**PROBLEM REQUIREMENTS:** Nothing in the data should be left out, so repeat it all exactly.

INPUT FOR THIS TASK section start

[src/rtl/mips_cpu_bus_arbiter_if.sv]
// Bundles the two CPU requester ports and the shared Avalon-MM master port.
// Pure wiring, no latency of its own.
// waitrequest from the slave stalls the arbiter; requesters hold req until ack.
interface mips_cpu_bus_arbiter_if;
    // instruction fetch requester
    logic        i_req;
    logic [31:0] i_addr;
    logic        i_ack;
    logic [31:0] i_rdata;
    logic        i_err;

    // data load/store requester
    logic        d_req;
    logic        d_we;
    logic [1:0]  d_size;
    logic        d_signed;
    logic [31:0] d_addr;
    logic [31:0] d_wdata;
    logic        d_ack;
    logic [31:0] d_rdata;
    logic        d_err;

    logic        busy;

    // Avalon-MM master port
    logic [31:0] address;
    logic        read;
    logic        write;
    logic        waitrequest;
    logic [31:0] writedata;
    logic [3:0]  byteenable;
    logic [31:0] readdata;

    // arbiter side: owns the Avalon master and the acknowledges
    modport master (
        input  i_req, i_addr,
        output i_ack, i_rdata, i_err,
        input  d_req, d_we, d_size, d_signed, d_addr, d_wdata,
        output d_ack, d_rdata, d_err,
        output busy,
        output address, read, write, writedata, byteenable,
        input  waitrequest, readdata
    );

    // environment side: requesters plus the Avalon slave
    modport slave (
        output i_req, i_addr,
        input  i_ack, i_rdata, i_err,
        output d_req, d_we, d_size, d_signed, d_addr, d_wdata,
        input  d_ack, d_rdata, d_err,
        input  busy,
        input  address, read, write, writedata, byteenable,
        output waitrequest, readdata
    );
endinterface

[src/rtl/mips_cpu_bus_arbiter.sv]
// Arbitrates fetch and data requests onto one Avalon-MM master with sub-word store/load formatting.
// Latency: strobe one cycle after the request, ack one cycle after the accepting edge (2 cycles zero-wait).
// Backpressure: bus fields held constant while waitrequest=1; each wait cycle adds one cycle of latency.
module mips_cpu_bus_arbiter (
    input  logic                          clk,
    input  logic                          rst,
    mips_cpu_bus_arbiter_if.master        bus
);

    typedef enum logic [1:0] {
        IDLE  = 2'd0,
        BUS_I = 2'd1,
        BUS_D = 2'd2
    } state_t;

    state_t      state;
    logic        last_grant;     // 0 = instruction port, 1 = data port
    logic [1:0]  lat_size;
    logic        lat_signed;
    logic        lat_we;
    logic [1:0]  lat_off;

    logic        i_elig;
    logic        d_elig;
    logic        pick_i;
    logic        pick_d;
    logic        i_mis;
    logic        d_mis;
    logic [3:0]  d_be;
    logic [31:0] d_wd;
    logic [7:0]  byte_v;
    logic [15:0] half_v;
    logic [31:0] load_val;

    // Eligibility and round-robin choice; a port whose ack is high this cycle is ignored
    always_comb begin
        i_elig = bus.i_req && !bus.i_ack;
        d_elig = bus.d_req && !bus.d_ack;
        pick_d = d_elig && (!i_elig || !last_grant);
        pick_i = i_elig && !pick_d;
    end

    // Alignment check: fetches need word alignment, data alignment depends on access size
    always_comb begin
        i_mis = (bus.i_addr[1:0] != 2'b00);
        case (bus.d_size)
            2'd0:    d_mis = 1'b0;
            2'd1:    d_mis = bus.d_addr[0];
            default: d_mis = (bus.d_addr[1:0] != 2'b00);
        endcase
    end

    // Store formatting: lane enables plus store data replicated across every lane
    always_comb begin
        case (bus.d_size)
            2'd0: begin
                d_be = 4'b0001 << bus.d_addr[1:0];
                d_wd = {4{bus.d_wdata[7:0]}};
            end
            2'd1: begin
                d_be = bus.d_addr[1] ? 4'b1100 : 4'b0011;
                d_wd = {2{bus.d_wdata[15:0]}};
            end
            default: begin
                d_be = 4'b1111;
                d_wd = bus.d_wdata;
            end
        endcase
    end

    // Load formatting from the fields latched at grant: pick the lane, then extend
    always_comb begin
        byte_v = bus.readdata[{lat_off, 3'b000} +: 8];
        half_v = lat_off[1] ? bus.readdata[31:16] : bus.readdata[15:0];
        case (lat_size)
            2'd0:    load_val = {{24{lat_signed & byte_v[7]}}, byte_v};
            2'd1:    load_val = {{16{lat_signed & half_v[15]}}, half_v};
            default: load_val = bus.readdata;
        endcase
        if (lat_we) begin
            load_val = 32'd0;
        end
    end

    // Control FSM with registered bus strobes, acknowledges and result data
    always_ff @(posedge clk) begin
        if (rst) begin
            state          <= IDLE;
            last_grant     <= 1'b0;
            lat_size       <= 2'd0;
            lat_signed     <= 1'b0;
            lat_we         <= 1'b0;
            lat_off        <= 2'd0;
            bus.i_ack      <= 1'b0;
            bus.i_err      <= 1'b0;
            bus.i_rdata    <= 32'd0;
            bus.d_ack      <= 1'b0;
            bus.d_err      <= 1'b0;
            bus.d_rdata    <= 32'd0;
            bus.busy       <= 1'b0;
            bus.address    <= 32'd0;
            bus.read       <= 1'b0;
            bus.write      <= 1'b0;
            bus.writedata  <= 32'd0;
            bus.byteenable <= 4'd0;
        end else begin
            // acknowledges and their data are single-cycle pulses
            bus.i_ack   <= 1'b0;
            bus.i_err   <= 1'b0;
            bus.i_rdata <= 32'd0;
            bus.d_ack   <= 1'b0;
            bus.d_err   <= 1'b0;
            bus.d_rdata <= 32'd0;
            case (state)
                IDLE: begin
                    if (pick_d) begin
                        last_grant <= 1'b1;
                        if (d_mis) begin
                            bus.d_ack <= 1'b1;
                            bus.d_err <= 1'b1;
                        end else begin
                            bus.address    <= {bus.d_addr[31:2], 2'b00};
                            bus.read       <= !bus.d_we;
                            bus.write      <= bus.d_we;
                            bus.byteenable <= d_be;
                            bus.writedata  <= d_wd;
                            bus.busy       <= 1'b1;
                            lat_size       <= bus.d_size;
                            lat_signed     <= bus.d_signed;
                            lat_we         <= bus.d_we;
                            lat_off        <= bus.d_addr[1:0];
                            state          <= BUS_D;
                        end
                    end else if (pick_i) begin
                        last_grant <= 1'b0;
                        if (i_mis) begin
                            bus.i_ack <= 1'b1;
                            bus.i_err <= 1'b1;
                        end else begin
                            bus.address    <= {bus.i_addr[31:2], 2'b00};
                            bus.read       <= 1'b1;
                            bus.write      <= 1'b0;
                            bus.byteenable <= 4'b1111;
                            bus.writedata  <= 32'd0;
                            bus.busy       <= 1'b1;
                            state          <= BUS_I;
                        end
                    end
                end
                BUS_I: begin
                    if (!bus.waitrequest) begin
                        bus.read    <= 1'b0;
                        bus.write   <= 1'b0;
                        bus.busy    <= 1'b0;
                        bus.i_ack   <= 1'b1;
                        bus.i_rdata <= bus.readdata;
                        state       <= IDLE;
                    end
                end
                BUS_D: begin
                    if (!bus.waitrequest) begin
                        bus.read    <= 1'b0;
                        bus.write   <= 1'b0;
                        bus.busy    <= 1'b0;
                        bus.d_ack   <= 1'b1;
                        bus.d_rdata <= load_val;
                        state       <= IDLE;
                    end
                end
                default: begin
                    state <= IDLE;
                end
            endcase
        end
    end

endmodule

INPUT FOR THIS TASK section end

**EXERCISE OUTPUT:**
[src/rtl/mips_cpu_bus_arbiter_if.sv]
// Bundles the two CPU requester ports and the shared Avalon-MM master port.
// Pure wiring, no latency of its own.
// waitrequest from the slave stalls the arbiter; requesters hold req until ack.
interface mips_cpu_bus_arbiter_if;
    // instruction fetch requester
    logic        i_req;
    logic [31:0] i_addr;
    logic        i_ack;
    logic [31:0] i_rdata;
    logic        i_err;

    // data load/store requester
    logic        d_req;
    logic        d_we;
    logic [1:0]  d_size;
    logic        d_signed;
    logic [31:0] d_addr;
    logic [31:0] d_wdata;
    logic        d_ack;
    logic [31:0] d_rdata;
    logic        d_err;

    logic        busy;

    // Avalon-MM master port
    logic [31:0] address;
    logic        read;
    logic        write;
    logic        waitrequest;
    logic [31:0] writedata;
    logic [3:0]  byteenable;
    logic [31:0] readdata;

    // arbiter side: owns the Avalon master and the acknowledges
    modport master (
        input  i_req, i_addr,
        output i_ack, i_rdata, i_err,
        input  d_req, d_we, d_size, d_signed, d_addr, d_wdata,
        output d_ack, d_rdata, d_err,
        output busy,
        output address, read, write, writedata, byteenable,
        input  waitrequest, readdata
    );

    // environment side: requesters plus the Avalon slave
    modport slave (
        output i_req, i_addr,
        input  i_ack, i_rdata, i_err,
        output d_req, d_we, d_size, d_signed, d_addr, d_wdata,
        input  d_ack, d_rdata, d_err,
        input  busy,
        input  address, read, write, writedata, byteenable,
        output waitrequest, readdata
    );
endinterface

[src/rtl/mips_cpu_bus_arbiter.sv]
// Arbitrates fetch and data requests onto one Avalon-MM master with sub-word store/load formatting.
// Latency: strobe one cycle after the request, ack one cycle after the accepting edge (2 cycles zero-wait).
// Backpressure: bus fields held constant while waitrequest=1; each wait cycle adds one cycle of latency.
module mips_cpu_bus_arbiter (
    input  logic                          clk,
    input  logic                          rst,
    mips_cpu_bus_arbiter_if.master        bus
);

    typedef enum logic [1:0] {
        IDLE  = 2'd0,
        BUS_I = 2'd1,
        BUS_D = 2'd2
    } state_t;

    state_t      state;
    logic        last_grant;     // 0 = instruction port, 1 = data port
    logic [1:0]  lat_size;
    logic        lat_signed;
    logic        lat_we;
    logic [1:0]  lat_off;

    logic        i_elig;
    logic        d_elig;
    logic        pick_i;
    logic        pick_d;
    logic        i_mis;
    logic        d_mis;
    logic [3:0]  d_be;
    logic [31:0] d_wd;
    logic [7:0]  byte_v;
    logic [15:0] half_v;
    logic [31:0] load_val;

    // Eligibility and round-robin choice; a port whose ack is high this cycle is ignored
    always_comb begin
        i_elig = bus.i_req && !bus.i_ack;
        d_elig = bus.d_req && !bus.d_ack;
        pick_d = d_elig && (!i_elig || !last_grant);
        pick_i = i_elig && !pick_d;
    end

    // Alignment check: fetches need word alignment, data alignment depends on access size
    always_comb begin
        i_mis = (bus.i_addr[1:0] != 2'b00);
        case (bus.d_size)
            2'd0:    d_mis = 1'b0;
            2'd1:    d_mis = bus.d_addr[0];
            default: d_mis = (bus.d_addr[1:0] != 2'b00);
        endcase
    end

    // Store formatting: lane enables plus store data replicated across every lane
    always_comb begin
        case (bus.d_size)
            2'd0: begin
                d_be = 4'b0001 << bus.d_addr[1:0];
                d_wd = {4{bus.d_wdata[7:0]}};
            end
            2'd1: begin
                d_be = bus.d_addr[1] ? 4'b1100 : 4'b0011;
                d_wd = {2{bus.d_wdata[15:0]}};
            end
            default: begin
                d_be = 4'b1111;
                d_wd = bus.d_wdata;
            end
        endcase
    end

    // Load formatting from the fields latched at grant: pick the lane, then extend
    always_comb begin
        byte_v = bus.readdata[{lat_off, 3'b000} +: 8];
        half_v = lat_off[1] ? bus.readdata[31:16] : bus.readdata[15:0];
        case (lat_size)
            2'd0:    load_val = {{24{lat_signed & byte_v[7]}}, byte_v};
            2'd1:    load_val = {{16{lat_signed & half_v[15]}}, half_v};
            default: load_val = bus.readdata;
        endcase
        if (lat_we) begin
            load_val = 32'd0;
        end
    end

    // Control FSM with registered bus strobes, acknowledges and result data
    always_ff @(posedge clk) begin
        if (rst) begin
            state          <= IDLE;
            last_grant     <= 1'b0;
            lat_size       <= 2'd0;
            lat_signed     <= 1'b0;
            lat_we         <= 1'b0;
            lat_off        <= 2'd0;
            bus.i_ack      <= 1'b0;
            bus.i_err      <= 1'b0;
            bus.i_rdata    <= 32'd0;
            bus.d_ack      <= 1'b0;
            bus.d_err      <= 1'b0;
            bus.d_rdata    <= 32'd0;
            bus.busy       <= 1'b0;
            bus.address    <= 32'd0;
            bus.read       <= 1'b0;
            bus.write      <= 1'b0;
            bus.writedata  <= 32'd0;
            bus.byteenable <= 4'd0;
        end else begin
            // acknowledges and their data are single-cycle pulses
            bus.i_ack   <= 1'b0;
            bus.i_err   <= 1'b0;
            bus.i_rdata <= 32'd0;
            bus.d_ack   <= 1'b0;
            bus.d_err   <= 1'b0;
            bus.d_rdata <= 32'd0;
            case (state)
                IDLE: begin
                    if (pick_d) begin
                        last_grant <= 1'b1;
                        if (d_mis) begin
                            bus.d_ack <= 1'b1;
                            bus.d_err <= 1'b1;
                        end else begin
                            bus.address    <= {bus.d_addr[31:2], 2'b00};
                            bus.read       <= !bus.d_we;
                            bus.write      <= bus.d_we;
                            bus.byteenable <= d_be;
                            bus.writedata  <= d_wd;
                            bus.busy       <= 1'b1;
                            lat_size       <= bus.d_size;
                            lat_signed     <= bus.d_signed;
                            lat_we         <= bus.d_we;
                            lat_off        <= bus.d_addr[1:0];
                            state          <= BUS_D;
                        end
                    end else if (pick_i) begin
                        last_grant <= 1'b0;
                        if (i_mis) begin
                            bus.i_ack <= 1'b1;
                            bus.i_err <= 1'b1;
                        end else begin
                            bus.address    <= {bus.i_addr[31:2], 2'b00};
                            bus.read       <= 1'b1;
                            bus.write      <= 1'b0;
                            bus.byteenable <= 4'b1111;
                            bus.writedata  <= 32'd0;
                            bus.busy       <= 1'b1;
                            state          <= BUS_I;
                        end
                    end
                end
                BUS_I: begin
                    if (!bus.waitrequest) begin
                        bus.read    <= 1'b0;
                        bus.write   <= 1'b0;
                        bus.busy    <= 1'b0;
                        bus.i_ack   <= 1'b1;
                        bus.i_rdata <= bus.readdata;
                        state       <= IDLE;
                    end
                end
                BUS_D: begin
                    if (!bus.waitrequest) begin
                        bus.read    <= 1'b0;
                        bus.write   <= 1'b0;
                        bus.busy    <= 1'b0;
                        bus.d_ack   <= 1'b1;
                        bus.d_rdata <= load_val;
                        state       <= IDLE;
                    end
                end
                default: begin
                    state <= IDLE;
                end
            endcase
        end
    end

endmodule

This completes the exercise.